AUTHOR=Meng Hailan , Wang Qi , Liu Meiling , Li Ziwei , Hao Xiaojing , Zhao Di , Dong Yaqin , Liu Shuang , Zhang Feng , Cui Jin , Ni Bo , Shan Hu , Liu Fuxiao 

TITLE=The 5′-end motif of Senecavirus A cDNA clone is genetically modified in 36 different ways for uncovering profiles of virus recovery

JOURNAL=Frontiers in Microbiology

VOLUME=Volume 13 - 2022

YEAR=2022

URL=https://www.frontiersin.org/journals/microbiology/articles/10.3389/fmicb.2022.957849

DOI=10.3389/fmicb.2022.957849

ISSN=1664-302X

ABSTRACT=Senecavirus A (SVA) is an emerging picornavirus. Its genome is one positive-sense, single-stranded RNA. The viral protein (VPg) is covalently linked to the extreme 5′ end of SVA genome. A complex hairpin-pseudoknot-hairpin (HPH) RNA structure was computationally predicted to form at the 5′ end of SVA genome. Three extra “U” residues (UUU) served as a linker between the HPH structure and the VPg, causing putative UUU-HPH formation at the extreme 5′ end of SVA genome. What the UUU-HPH structure functions as is unclear. One SVA cDNA clone (N0) was constructed previously in our laboratory. Here, the N0 was genetically tailored for reconstructing a set of 36 modified cDNA clones (N1 to N36) in an attempt to rescue replication-competent SVAs using reverse genetics. The results showed that a total of nine viruses were successfully recovered. Out of them, five were independently rescued from the N1 to N5, reconstructed by deleting the first five nucleotides (TTTGA) one by one from the extreme 5′ end of N0. Interestingly, these five viral progenies reverted back to the wild-type or/and wild-type-like genotype, suggesting SVA with an ability to repair nucleotide defects in its extreme 5′ end.

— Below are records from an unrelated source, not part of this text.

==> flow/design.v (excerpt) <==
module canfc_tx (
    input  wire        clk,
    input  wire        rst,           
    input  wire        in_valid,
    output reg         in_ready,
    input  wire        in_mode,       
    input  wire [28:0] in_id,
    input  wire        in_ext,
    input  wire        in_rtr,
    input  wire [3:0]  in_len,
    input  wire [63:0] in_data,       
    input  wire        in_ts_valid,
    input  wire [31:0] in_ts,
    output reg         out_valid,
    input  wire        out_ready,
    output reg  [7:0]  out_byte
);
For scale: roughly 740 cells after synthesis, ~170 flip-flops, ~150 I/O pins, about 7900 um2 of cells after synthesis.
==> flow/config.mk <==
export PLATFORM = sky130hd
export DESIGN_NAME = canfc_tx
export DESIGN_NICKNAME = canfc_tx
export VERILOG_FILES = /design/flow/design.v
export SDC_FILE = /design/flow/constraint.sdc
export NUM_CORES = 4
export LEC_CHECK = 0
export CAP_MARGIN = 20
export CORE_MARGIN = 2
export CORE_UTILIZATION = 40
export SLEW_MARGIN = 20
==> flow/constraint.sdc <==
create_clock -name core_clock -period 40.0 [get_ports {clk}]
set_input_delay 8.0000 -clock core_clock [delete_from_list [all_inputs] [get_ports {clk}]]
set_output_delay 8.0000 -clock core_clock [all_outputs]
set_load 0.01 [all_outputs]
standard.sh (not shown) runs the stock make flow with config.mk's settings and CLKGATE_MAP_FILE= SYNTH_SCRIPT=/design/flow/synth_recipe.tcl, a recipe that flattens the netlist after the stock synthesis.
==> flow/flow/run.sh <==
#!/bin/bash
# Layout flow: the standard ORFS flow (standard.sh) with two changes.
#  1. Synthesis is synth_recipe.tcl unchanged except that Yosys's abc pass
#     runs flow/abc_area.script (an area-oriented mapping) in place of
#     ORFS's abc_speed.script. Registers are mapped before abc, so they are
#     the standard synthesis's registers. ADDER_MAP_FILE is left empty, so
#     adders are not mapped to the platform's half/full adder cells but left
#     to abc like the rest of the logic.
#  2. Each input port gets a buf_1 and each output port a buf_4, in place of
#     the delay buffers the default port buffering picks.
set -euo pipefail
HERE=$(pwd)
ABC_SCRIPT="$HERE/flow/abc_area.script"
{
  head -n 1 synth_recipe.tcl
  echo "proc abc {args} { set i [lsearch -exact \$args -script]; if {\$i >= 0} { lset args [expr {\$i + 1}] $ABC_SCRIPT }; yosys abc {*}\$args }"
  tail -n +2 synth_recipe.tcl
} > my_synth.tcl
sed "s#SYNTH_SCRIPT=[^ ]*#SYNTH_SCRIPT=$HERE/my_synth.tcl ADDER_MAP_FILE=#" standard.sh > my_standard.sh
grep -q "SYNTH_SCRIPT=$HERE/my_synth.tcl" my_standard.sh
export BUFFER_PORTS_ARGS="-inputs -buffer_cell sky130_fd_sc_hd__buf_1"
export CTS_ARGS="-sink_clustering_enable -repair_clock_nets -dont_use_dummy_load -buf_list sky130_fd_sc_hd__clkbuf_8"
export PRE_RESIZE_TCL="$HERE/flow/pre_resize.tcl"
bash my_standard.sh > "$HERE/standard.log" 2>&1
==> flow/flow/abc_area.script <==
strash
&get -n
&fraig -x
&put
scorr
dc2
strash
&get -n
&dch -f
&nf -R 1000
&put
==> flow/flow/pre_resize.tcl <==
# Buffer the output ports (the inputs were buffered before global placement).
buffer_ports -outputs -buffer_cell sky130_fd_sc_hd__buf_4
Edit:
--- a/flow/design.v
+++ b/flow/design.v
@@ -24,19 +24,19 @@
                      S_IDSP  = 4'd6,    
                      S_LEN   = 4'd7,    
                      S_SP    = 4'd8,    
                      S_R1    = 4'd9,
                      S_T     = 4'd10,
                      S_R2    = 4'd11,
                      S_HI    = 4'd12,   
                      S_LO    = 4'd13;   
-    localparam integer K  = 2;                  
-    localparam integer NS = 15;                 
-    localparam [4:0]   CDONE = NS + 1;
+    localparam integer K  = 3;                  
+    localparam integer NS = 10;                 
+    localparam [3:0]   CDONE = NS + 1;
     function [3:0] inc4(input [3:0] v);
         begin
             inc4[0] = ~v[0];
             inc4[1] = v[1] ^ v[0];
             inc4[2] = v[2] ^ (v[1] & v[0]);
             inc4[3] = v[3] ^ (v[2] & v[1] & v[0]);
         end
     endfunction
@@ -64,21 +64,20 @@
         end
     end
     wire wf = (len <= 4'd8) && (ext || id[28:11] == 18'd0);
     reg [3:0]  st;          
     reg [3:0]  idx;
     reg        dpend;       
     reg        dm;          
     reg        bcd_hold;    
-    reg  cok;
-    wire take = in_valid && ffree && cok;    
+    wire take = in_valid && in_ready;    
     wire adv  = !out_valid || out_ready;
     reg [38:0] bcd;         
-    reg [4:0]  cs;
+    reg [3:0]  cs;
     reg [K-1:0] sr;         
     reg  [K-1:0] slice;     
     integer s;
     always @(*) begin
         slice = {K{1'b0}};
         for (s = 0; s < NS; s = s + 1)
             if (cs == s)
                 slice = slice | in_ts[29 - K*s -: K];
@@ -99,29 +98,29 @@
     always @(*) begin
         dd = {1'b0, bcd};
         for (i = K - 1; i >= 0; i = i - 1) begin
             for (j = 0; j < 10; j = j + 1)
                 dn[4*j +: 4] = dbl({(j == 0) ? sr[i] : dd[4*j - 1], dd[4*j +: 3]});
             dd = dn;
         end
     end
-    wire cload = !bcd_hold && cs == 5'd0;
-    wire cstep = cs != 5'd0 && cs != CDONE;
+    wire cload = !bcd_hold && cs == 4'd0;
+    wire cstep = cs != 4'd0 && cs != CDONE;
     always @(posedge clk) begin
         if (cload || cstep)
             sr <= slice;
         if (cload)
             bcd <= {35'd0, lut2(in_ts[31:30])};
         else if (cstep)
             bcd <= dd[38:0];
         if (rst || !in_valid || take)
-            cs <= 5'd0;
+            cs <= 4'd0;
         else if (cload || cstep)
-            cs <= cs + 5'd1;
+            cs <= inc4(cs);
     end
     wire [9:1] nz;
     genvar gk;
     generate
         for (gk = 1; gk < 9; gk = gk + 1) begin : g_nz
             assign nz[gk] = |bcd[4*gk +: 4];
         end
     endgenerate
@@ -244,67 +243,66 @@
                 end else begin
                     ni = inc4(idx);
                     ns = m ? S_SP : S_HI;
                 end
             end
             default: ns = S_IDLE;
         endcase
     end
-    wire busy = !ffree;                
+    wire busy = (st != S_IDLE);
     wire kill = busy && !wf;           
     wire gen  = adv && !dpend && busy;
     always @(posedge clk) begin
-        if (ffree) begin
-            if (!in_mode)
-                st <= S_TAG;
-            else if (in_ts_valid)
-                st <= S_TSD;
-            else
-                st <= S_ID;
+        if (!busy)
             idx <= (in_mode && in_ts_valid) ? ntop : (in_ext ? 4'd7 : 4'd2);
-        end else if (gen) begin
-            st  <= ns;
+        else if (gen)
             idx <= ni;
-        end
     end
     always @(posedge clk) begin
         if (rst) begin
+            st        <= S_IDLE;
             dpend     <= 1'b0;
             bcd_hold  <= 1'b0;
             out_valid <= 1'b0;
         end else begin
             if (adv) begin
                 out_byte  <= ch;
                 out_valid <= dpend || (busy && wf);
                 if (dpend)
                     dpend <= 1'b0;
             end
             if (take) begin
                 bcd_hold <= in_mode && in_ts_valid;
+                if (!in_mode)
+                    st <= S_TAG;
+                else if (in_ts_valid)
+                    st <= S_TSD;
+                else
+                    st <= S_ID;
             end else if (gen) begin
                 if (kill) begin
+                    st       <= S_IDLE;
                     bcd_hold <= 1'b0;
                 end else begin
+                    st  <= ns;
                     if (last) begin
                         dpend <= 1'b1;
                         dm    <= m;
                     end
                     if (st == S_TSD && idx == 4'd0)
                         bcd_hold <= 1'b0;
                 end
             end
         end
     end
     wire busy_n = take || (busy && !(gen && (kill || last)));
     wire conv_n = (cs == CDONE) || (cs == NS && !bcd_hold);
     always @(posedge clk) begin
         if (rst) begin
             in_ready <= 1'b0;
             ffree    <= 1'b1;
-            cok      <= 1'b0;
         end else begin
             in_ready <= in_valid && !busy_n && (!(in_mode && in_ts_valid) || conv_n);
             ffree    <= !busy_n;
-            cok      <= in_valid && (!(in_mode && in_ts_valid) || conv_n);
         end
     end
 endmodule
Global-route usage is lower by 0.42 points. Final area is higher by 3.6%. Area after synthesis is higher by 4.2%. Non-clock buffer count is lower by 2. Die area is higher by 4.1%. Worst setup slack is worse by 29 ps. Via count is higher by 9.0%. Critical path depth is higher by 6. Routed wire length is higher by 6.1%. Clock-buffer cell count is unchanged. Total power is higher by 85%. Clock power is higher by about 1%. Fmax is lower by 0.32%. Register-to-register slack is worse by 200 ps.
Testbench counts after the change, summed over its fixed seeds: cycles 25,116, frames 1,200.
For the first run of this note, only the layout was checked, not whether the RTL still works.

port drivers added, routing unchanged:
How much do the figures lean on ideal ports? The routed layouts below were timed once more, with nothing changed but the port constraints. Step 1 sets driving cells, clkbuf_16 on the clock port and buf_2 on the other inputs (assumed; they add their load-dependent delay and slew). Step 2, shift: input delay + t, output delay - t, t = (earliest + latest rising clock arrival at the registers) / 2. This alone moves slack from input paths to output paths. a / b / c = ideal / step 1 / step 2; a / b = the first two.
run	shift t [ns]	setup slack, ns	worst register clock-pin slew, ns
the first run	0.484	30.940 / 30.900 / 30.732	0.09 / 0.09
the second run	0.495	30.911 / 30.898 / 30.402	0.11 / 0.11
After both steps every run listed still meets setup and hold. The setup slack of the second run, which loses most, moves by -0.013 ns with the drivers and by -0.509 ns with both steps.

The other four were independently rescued from the N26 to N29, containing different loop-modifying motifs in the first hairpin of HPH structure. These four loop-modifying motifs were genetically stable after serial passages, implying the wild-type loop motif was not a high-fidelity element in the first hairpin during SVA replication. The other genetically modified sequences were demonstrated to be lethal elements in the HPH structure for SVA recovery, suggesting that the putative HPH formation was a crucial cis-acting replication element for SVA propagation.